The focus of this paper is to examine whether conformational search using constrained molecular dynamics (MD) method is more enhanced and enriched toward "native-like" structures compared to all-atom MD for the protein folding as a model problem. Constrained MD methods provide an alternate MD tool for protein structure prediction and structure refinement. It is computationally expensive to perform all-atom simulations of protein folding because the processes occur on a time scale of microseconds. Compared to the all-atom MD simulation, constrained MD methods have the advantage that stable dynamics can be achieved for larger time steps and the number of degrees of freedom is an order of magnitude smaller, leading to a decrease in computational cost. We have developed a generalized constrained MD method that allows the user to "freeze and thaw" torsional degrees of freedom as fit for the problem studied. We have used this method to perform all-torsion constrained MD in implicit solvent coupled with the replica exchange method to study folding of small proteins with various secondary structural motifs such as, α-helix (polyalanine, WALP16), β-turn (1E0Q), and a mixed motif protein (Trp-cage).
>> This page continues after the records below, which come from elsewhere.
$ cat src/hw/rtl/sus_pkg.sv
`default_nettype none
package sus_pkg;

  localparam int CAPACITY = 16;
  localparam int CNT_W    = $clog2(CAPACITY + 1);
  localparam int VAL_W    = 32;

  typedef enum logic [1:0] {
    KIND_SEARCH = 2'd0,
    KIND_INSERT = 2'd1,
    KIND_DELETE = 2'd2,
    KIND_SPARE  = 2'd3
  } kind_t;

  localparam logic [1:0] ST_DONE  = 2'd0;
  localparam logic [1:0] ST_NOCHG = 2'd1;
  localparam logic [1:0] ST_FULL  = 2'd2;

  typedef logic signed [VAL_W-1:0] val_t;
  typedef logic [CNT_W-1:0]        cnt_t;

  typedef struct packed {
    logic ins;
    logic del;
    val_t key;
  } cell_ctrl_t;

endpackage
`default_nettype wire

$ cat src/hw/rtl/sus_if.sv
`default_nettype none
interface sus_in_if;
  logic              valid;
  logic              ready;
  logic [1:0]        kind;
  logic signed [31:0] value;

  modport source (output valid, kind, value, input ready);
  modport sink   (input valid, kind, value, output ready);
endinterface

interface sus_out_if;
  logic       valid;
  logic       ready;
  logic       was_present;
  logic [1:0] status;
  logic [4:0] entry_count;

  modport source (output valid, was_present, status, entry_count, input ready);
  modport sink   (input valid, was_present, status, entry_count, output ready);
endinterface
`default_nettype wire

$ cat src/hw/rtl/sus_cell.sv
`default_nettype none
module sus_cell (
  input  wire logic                clk,
  input  wire sus_pkg::cell_ctrl_t ctrl,
  input  wire logic                vld,
  input  wire logic                left_lt,
  input  wire sus_pkg::val_t       left_val,
  input  wire sus_pkg::val_t       right_val,
  output logic                     lt,
  output logic                     eq,
  output sus_pkg::val_t            val
);
  import sus_pkg::*;

  val_t val_r;
  val_t val_nxt;

  assign val = val_r;
  assign lt  = vld && (val_r < ctrl.key);
  assign eq  = vld && (val_r == ctrl.key);

  // insert: below-key cells hold, first other takes key, rest shift right
  // delete: cells from the match onwards pull from the right
  always_comb begin
    val_nxt = val_r;
    if (ctrl.ins) begin
      if (!lt) begin
        val_nxt = left_lt ? ctrl.key : left_val;
      end
    end else if (ctrl.del) begin
      if (!lt) begin
        val_nxt = right_val;
      end
    end
  end

  always_ff @(posedge clk) begin
    val_r <= val_nxt;
  end

endmodule
`default_nettype wire

$ cat src/hw/rtl/sorted_unique_set_engine.sv
// channel | dir | handshake     | payload
// in_ch   | in  | valid/ready   | kind[1:0], value[31:0] signed
// out_ch  | out | valid/ready   | was_present, status[1:0], entry_count[4:0]
//
// One operation per cycle unless the output stalls: every cell compares in
// parallel, the row shifts in the same edge, and the result is registered.
// Synchronous active-low reset empties the set; cell values are not reset.
// A single output register holds the result; a new beat is taken whenever
// that register is empty or being drained in the same cycle.
`default_nettype none
module sorted_unique_set_engine (
  input  wire logic clk,
  input  wire logic rst_n,
  sus_in_if.sink    in_ch,
  sus_out_if.source out_ch
);
  import sus_pkg::*;

  cnt_t       cnt_r;
  cnt_t       cnt_nxt;
  logic       out_vld_r;
  logic       present_r;
  logic [1:0] status_r;
  logic [4:0] count_r;

  logic       acc;
  logic       present;
  logic       full;
  logic [1:0] status;
  cell_ctrl_t ctrl;

  logic [CAPACITY-1:0] lt_v;
  logic [CAPACITY-1:0] eq_v;
  val_t                val_v [CAPACITY];

  assign in_ch.ready = !out_vld_r || out_ch.ready;
  assign acc         = in_ch.valid && in_ch.ready;
  assign present     = |eq_v;
  assign full        = (cnt_r == CNT_W'(CAPACITY));

  always_comb begin
    ctrl.key = in_ch.value;
    ctrl.ins = 1'b0;
    ctrl.del = 1'b0;
    cnt_nxt  = cnt_r;
    status   = ST_DONE;
    case (kind_t'(in_ch.kind))
      KIND_INSERT: begin
        if (present) begin
          status = ST_NOCHG;
        end else if (full) begin
          status = ST_FULL;
        end else begin
          ctrl.ins = acc;
          cnt_nxt  = cnt_r + 1'b1;
        end
      end
      KIND_DELETE: begin
        if (present) begin
          ctrl.del = acc;
          cnt_nxt  = cnt_r - 1'b1;
        end else begin
          status = ST_NOCHG;
        end
      end
      default: begin
        status = ST_DONE;
      end
    endcase
  end

  for (genvar i = 0; i < CAPACITY; i++) begin : g_cell
    logic vld;
    logic lft_lt;
    val_t lft_val;
    val_t rgt_val;

    assign vld = (CNT_W'(i) < cnt_r);
    if (i == 0) begin : g_first
      assign lft_lt  = 1'b1;
      assign lft_val = val_v[i];
    end else begin : g_mid
      assign lft_lt  = lt_v[i-1];
      assign lft_val = val_v[i-1];
    end
    if (i == CAPACITY - 1) begin : g_last
      assign rgt_val = val_v[i];
    end else begin : g_nrm
      assign rgt_val = val_v[i+1];
    end

    sus_cell u_cell (
      .clk       (clk),
      .ctrl      (ctrl),
      .vld       (vld),
      .left_lt   (lft_lt),
      .left_val  (lft_val),
      .right_val (rgt_val),
      .lt        (lt_v[i]),
      .eq        (eq_v[i]),
      .val       (val_v[i])
    );
  end

  always_ff @(posedge clk) begin
    if (!rst_n) begin
      cnt_r     <= '0;
      out_vld_r <= 1'b0;
    end else begin
      if (acc) begin
        cnt_r     <= cnt_nxt;
        out_vld_r <= 1'b1;
      end else if (out_ch.ready) begin
        out_vld_r <= 1'b0;
      end
    end
  end

  always_ff @(posedge clk) begin
    if (acc) begin
      present_r <= present;
      status_r  <= status;
      count_r   <= 5'(cnt_nxt);
    end
  end

  assign out_ch.valid       = out_vld_r;
  assign out_ch.was_present = present_r;
  assign out_ch.status      = status_r;
  assign out_ch.entry_count = count_r;

endmodule
`default_nettype wire

$ cat src/flat_wrapper.sv
// flat-port wrapper written by rule: the top's interface ports become plain ports
module sorted_unique_set_engine_flat import sus_pkg::*;
  (clk, rst_n, in_ch_valid, in_ch_kind, in_ch_value, in_ch_ready, out_ch_valid, out_ch_was_present, out_ch_status, out_ch_entry_count, out_ch_ready);
  sus_in_if in_ch_i ();
  sus_out_if out_ch_i ();
  input  wire logic clk;
  input  wire logic rst_n;
  input wire logic [$bits(in_ch_i.valid)-1:0] in_ch_valid;
  input wire logic [$bits(in_ch_i.kind)-1:0] in_ch_kind;
  input wire logic [$bits(in_ch_i.value)-1:0] in_ch_value;
  output wire logic [$bits(in_ch_i.ready)-1:0] in_ch_ready;
  output wire logic [$bits(out_ch_i.valid)-1:0] out_ch_valid;
  output wire logic [$bits(out_ch_i.was_present)-1:0] out_ch_was_present;
  output wire logic [$bits(out_ch_i.status)-1:0] out_ch_status;
  output wire logic [$bits(out_ch_i.entry_count)-1:0] out_ch_entry_count;
  input wire logic [$bits(out_ch_i.ready)-1:0] out_ch_ready;
  assign in_ch_i.valid = in_ch_valid;
  assign in_ch_i.kind = in_ch_kind;
  assign in_ch_i.value = in_ch_value;
  assign in_ch_ready = in_ch_i.ready;
  assign out_ch_valid = out_ch_i.valid;
  assign out_ch_was_present = out_ch_i.was_present;
  assign out_ch_status = out_ch_i.status;
  assign out_ch_entry_count = out_ch_i.entry_count;
  assign out_ch_i.ready = out_ch_ready;
  sorted_unique_set_engine u_core (.clk(clk), .rst_n(rst_n), .in_ch(in_ch_i), .out_ch(out_ch_i));
endmodule
$ cat config.mk
export PLATFORM = sky130hd
export DESIGN_NAME = sorted_unique_set_engine_flat
export DESIGN_NICKNAME = d
export VERILOG_FILES = /design/src/hw/rtl/sus_pkg.sv /design/src/hw/rtl/sus_if.sv /design/src/hw/rtl/sus_cell.sv /design/src/hw/rtl/sorted_unique_set_engine.sv /design/src/flat_wrapper.sv
export SDC_FILE = /design/constraint.sdc
export NUM_CORES = 2
export LEC_CHECK = 0
export BUFFER_PORTS_ARGS = -buffer_cell sky130_fd_sc_hd__clkbuf_2
export CAP_MARGIN = 0
export CORE_ASPECT_RATIO = 0.8
export CORE_MARGIN = 2
export CORE_UTILIZATION = 30
export CTS_BUF_LIST = sky130_fd_sc_hd__clkbuf_4 sky130_fd_sc_hd__clkbuf_8 sky130_fd_sc_hd__clkbuf_16
export DETAILED_ROUTE_END_ITERATION = 10
export SYNTH_ARGS = -nofsm -noshare
export SYNTH_HDL_FRONTEND = slang
export SYNTH_SLANG_ARGS = --single-unit
$ cat constraint.sdc
create_clock -name clk -period 18.8 [get_ports clk]
set_input_delay 2.82 -clock clk [delete_from_list [all_inputs] [get_ports clk]]
set_output_delay 2.82 -clock clk [all_outputs]
set_load 0.005 [all_outputs]
==> run summary <==
run status - finished, final reports clean
Yosys Warn Count - 0
ratio of cells with drive above 1 in the final layout - 7.94%
area share of and/or/nand/nor cells after synthesis - 11.7%
post-synthesis sequential area ratio - 40.8%
Worst setup EP type - flop
EDFF count, synth - 520
Cell Area, Synth - 0.0385 sq mm
Slew HR - 8.58%
Data arrival, critical path - 9.09 ns
Max Fclk - 115 MHz
FF+latch count, synth - 526
WP data required - 19.16 ns
cts bufs inserted - 61
final clock period utilization by the worst path - 46.4%
net load switching power - 0.000899 W
Switching Share - 28.8%
Max Slew Vio Count - 0
share of total power in combinational logic - 14.9%
compound-gate portion of the synthesized area - 16.5%
detail-routed via count per cell - 5.98
count of unresolved DRC violations after routing - 0
vias in the first global route - 30488
top-count cell post-synth - o21ai_0
clock tree from TritonCTS - built
synthesized instance count - 3830
type of the setup path with the least slack - in2reg
overall overflow remaining after global route - 0
leakage power - 17.9 nW
starting density of the core - 30.2%
wire length of the first global-routing pass - 216000 um
Clock transition at path regs - 0.06 ns
highest-delay cell along the critical path - nor4_1
synthesized area divided by synthesized cell count - 10.1 sq um
part of the power in registers - 43.9%
Cell Rows - 117
reg-to-reg critical path endpoint - u_core.g_cell[7].u_cell.val[5]
number of max-cap violations - 0
worst reg2reg setup slack - 12.73 ns
unrepaired setup endpoints after global routing - false
Slew @ Worst Pin - 1.36 ns
asr flop ratio synth - 0%
routability congestion estimate - 0.964
Clock Root Buffer - clkbuf_16
count of routing violations after the opening detailed-route iteration - 4654
CP Max Fanout - 119
total number of nets in the final design - 4336
Critical path origin - in_ch_value[30]
areal power density over the cells - 73.2 mW/mm^2
Internal Power - 0.00222 W
port bufs - 47
core occupancy in the finished layout - 33.5%
number of antenna violations at the first check in global routing - 5
multiplexer share of the synthesized area - 10.5%
largest net degree at the start of global routing - 124
via count of the routed design - 32846
post-place setup slack - 9.78 ns
total setup violations reported at the end of the flow - 0
cell depth of the worst hold path - 2
CTS Sinks - 526
final number of hold-violating endpoints - 0
clk_skew - 0.0263 ns
maximum level of the CTS H-tree - 2
antenna-violating nets left - 0
I/O pin total - 48
clock network power share - 41.2%
most area-consuming cells after synthesis - edfxtp_1 41%, ha_1 17%, mux2i_1 9.4%, o21ai_0 6.9%, nand2_1 4.5%
maximum cell stage delay along the critical path - 1.18 ns
R2R depth - 10
setup repair bufs after CTS - 0
fill cell count - 12888
number of detailed-routing iterations run before antenna repair - 6
xor/xnor cell area share of the yosys netlist - 0%
most used flip-flop cell after synthesis - edfxtp_1
maximum root-to-sink buffer count - 3
shortest clock period the worst path allows after layout - 8.73 ns
post-synth cell types - 73
worst hold margin - 0.534 ns
count of hold buffers inserted by post-cts repair - 0
cell type with the highest occurrence count on the critical path - buf_4
startpoint types - input port
half-perimeter wire length after placement - 106000 um
Max rail drop VDD - 0.0793 mV
most area-hungry cell type in the Yosys netlist - edfxtp_1
Critical Path, Cell by Cell - clkbuf_2 -> inv_1 -> ha_1 -> nand4_1 -> nor4_1 -> nand3_1 -> o2111ai_1 -> nor4_2 -> nand3_4 -> buf_4 -> buf_4 -> o21ai_0
area share of fa/ha/maj cells after synthesis - 16.8%
overall fraction of global-route tracks in use - 22.1%
die footprint - 0.131 sq mm
Hold Crit Class - reg2reg
relative area change from synthesis to final layout - 10.6%
area occupied by registers - 0.0157 sq mm
number of instances resized during post-cts repair - 0
Die Wd - 405 um
Post-Synthesis Net Count - 4386
FF-to-FF Start - u_core.g_cell[14].u_cell.val[25]
Diodes inserted - 0
Setup crit end - u_core.g_cell[7].u_cell.val[5]
clock latency on the worst-skew pair - 0.67 ns
DRT Wirelength - 151000 um
core footprint - 0.127 sq mm
total negative slack - 0 ns
total power draw - 0.00312 W
die outline height - 325 um
setup ws final - 10.07 ns
wire length per cell - 27.5 um
footprint of the multi-input gates - 0.0217 sq mm
top cells by instance count after synthesis - 529 x o21ai_0, 520 x edfxtp_1, 518 x ha_1
main combinational cell family by area after synthesis - adder cells
fraction of synthesized cell area taken by the top area cell type - 40.5%
[logic make-up (layout without fill, tap and decap cells)]
group	Yosys count	count (layout)
flops	526	526
fa+ha+maj	518	518
buf+inv	309	307
compound gates	1096	1096
simple gates	982	982
mux	399	399
[area by class of cell]
| cell class | count | area share, % |
|---|---|---|
| clock buffer | 75 | 3.93 |
| clock inverter | 36 | 0.972 |
| inverter | 81 | 0.714 |
| multi-input combinational | 2995 | 50.8 |
| sequential | 526 | 36.9 |
| tap | 1666 | 4.89 |
| timing repair buffer | 115 | 1.75 |
[power groups by stage]
| stage | Sequential [W] | Combinational [W] | Clock [W] |
|---|---|---|---|
| detailed placement | 0.00139 | 0.000449 | 0 |
| global route | 0.00137 | 0.000502 | 0.00133 |
| global placement | 0.00139 | 0.000439 | 0 |
| CTS | 0.00137 | 0.000450 | 0.00129 |
| finish | 0.00137 | 0.000464 | 0.00129 |
| floorplan | 0.00137 | 0.000285 | 0 |
[per-layer routing]
layer	global-route usage, %	routed length (um)	share of wire (%)	vias to the layer above
met3	4.73	17200	11	289
met4	7.93	5920	3.9	2
li1	-	-	-	14551
met5	0	103	0.068	-
met1	32.7	66300	44	16047
met2	31.3	61500	41	1957
[flip-flops by register name, indices dropped and copies added, names as in the netlist]
signal / flops
u_core.out_ch.entry_count: 5
u_core.out_ch.status: 2
u_core.cnt_r: 5
u_core.out_ch.was_present: 1
u_core.g_cell.u_cell.val: 512
u_core.out_ch.valid: 1
[worst min-delay path by stage]
stage	from	endpoint	slack (ns)
2_1_floorplan	u_core.g_cell[15].u_cell.val[0]	u_core.g_cell[14].u_cell.val[0]	0.52
3_3_place_gp	u_core.out_ch.valid	u_core.out_ch.valid	0.51
3_5_place_dp	u_core.out_ch.valid	u_core.out_ch.valid	0.53
4_1_cts	u_core.out_ch.valid	u_core.out_ch.valid	0.53
5_1_grt	u_core.out_ch.valid	u_core.out_ch.valid	0.56
6_report	u_core.out_ch.valid	u_core.out_ch.valid	0.53
[per-stage QoR]
step                cell area (sq um)  std cells
finish                          42600       5494
global route                    42600       5494
CTS                             42600       5494
detailed placement              40500       5383
global placement                40500       5383
floorplan                       38500       3830
[cells in the final DEF, fill, tap and decap left out, types with 80 or more instances in the layout]
cell type,instances
a21o_1,110
nand3_1,98
inv_1,80
nand4_1,129
mux2i_1,355
nor2_1,154
nand2_1,458
o21ai_0,529
a21oi_1,189
ha_1,518
a31oi_1,110
edfxtp_1,520
[critical path, delay by kind of cell]
| kind | cells | cell delay [ns] |
|---|---|---|
| buffers and inverters | 4 | 2.68 |
| and+or+nand+nor | 5 | 2.45 |
| AOI/OAI and AO/OA | 2 | 0.52 |
| adders and majority gates | 1 | 0.48 |
No activity file was read; power rests on OpenSTA's default activity.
We demonstrate that constrained MD replica exchange method exhibits a wider conformational search than all-atom MD with increased enrichment of near-native structures. "Hierarchical" constrained MD simulations, where the partially formed helical regions in the initial stretch of the all-torsion folding simulation trajectory of Trp-cage were frozen, showed a better sampling of near-native structures than all-torsion constrained MD simulations. This is in agreement with the zipping-and-assembly folding model put forth by Dill and co-workers for folding proteins. The use of hierarchical "freeze and thaw" clustering schemes in constrained MD simulation can be used to sample conformations that contribute significantly to folding of proteins.